Wan Bhachran  (), is a town committee of Mianwali District in Punjab province of Pakistan. It is part of Mianwali Tehsil. The word 'Wan' means 'a well' in the Punjabi language. It refers to the well that is situated in the town made by Sher Shah Suri. Whereas 'Bhachars' refers to khoker rajput, Bhachar clan is prevalent in this part of the region.

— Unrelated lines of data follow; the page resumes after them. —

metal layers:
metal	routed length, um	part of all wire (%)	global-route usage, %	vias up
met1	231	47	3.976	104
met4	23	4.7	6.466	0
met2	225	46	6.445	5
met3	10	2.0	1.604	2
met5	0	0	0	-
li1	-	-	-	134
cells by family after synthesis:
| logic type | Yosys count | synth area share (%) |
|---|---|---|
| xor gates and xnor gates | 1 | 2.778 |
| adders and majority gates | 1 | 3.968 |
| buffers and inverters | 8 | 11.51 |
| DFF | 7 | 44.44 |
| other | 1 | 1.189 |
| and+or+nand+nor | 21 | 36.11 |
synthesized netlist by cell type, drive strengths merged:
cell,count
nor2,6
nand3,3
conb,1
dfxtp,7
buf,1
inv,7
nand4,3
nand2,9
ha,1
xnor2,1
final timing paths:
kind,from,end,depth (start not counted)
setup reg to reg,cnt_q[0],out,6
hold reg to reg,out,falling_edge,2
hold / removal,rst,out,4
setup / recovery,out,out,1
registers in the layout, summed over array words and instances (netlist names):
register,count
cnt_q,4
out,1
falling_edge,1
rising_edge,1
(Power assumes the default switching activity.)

In the British era, Wan Bhachran was an independent state consisting of several surrounding areas, including Wan Bhachran City, Pakka Ghanjera, Nangni, Chak Maris, Nari, Sheikhali, Chandni, Phati, Chor Wala, Tibi, Shadia, Pakka Sandan Wala, Muhammad Shah, Bhattian Wala, Jhabar, Bhouki, Kabari, Main Din Wala, Natalanwala, Khichi, Asran Wala, Anwar Chowk, Bala Sharif, Vichven, and several Chakouk etc.

These areas come under the jurisdiction of Wan Bhachran police station

The people of Wan Bhachran and surrounding areas speak Punjabi and belong to different castes of the Muslim Jutt tribe.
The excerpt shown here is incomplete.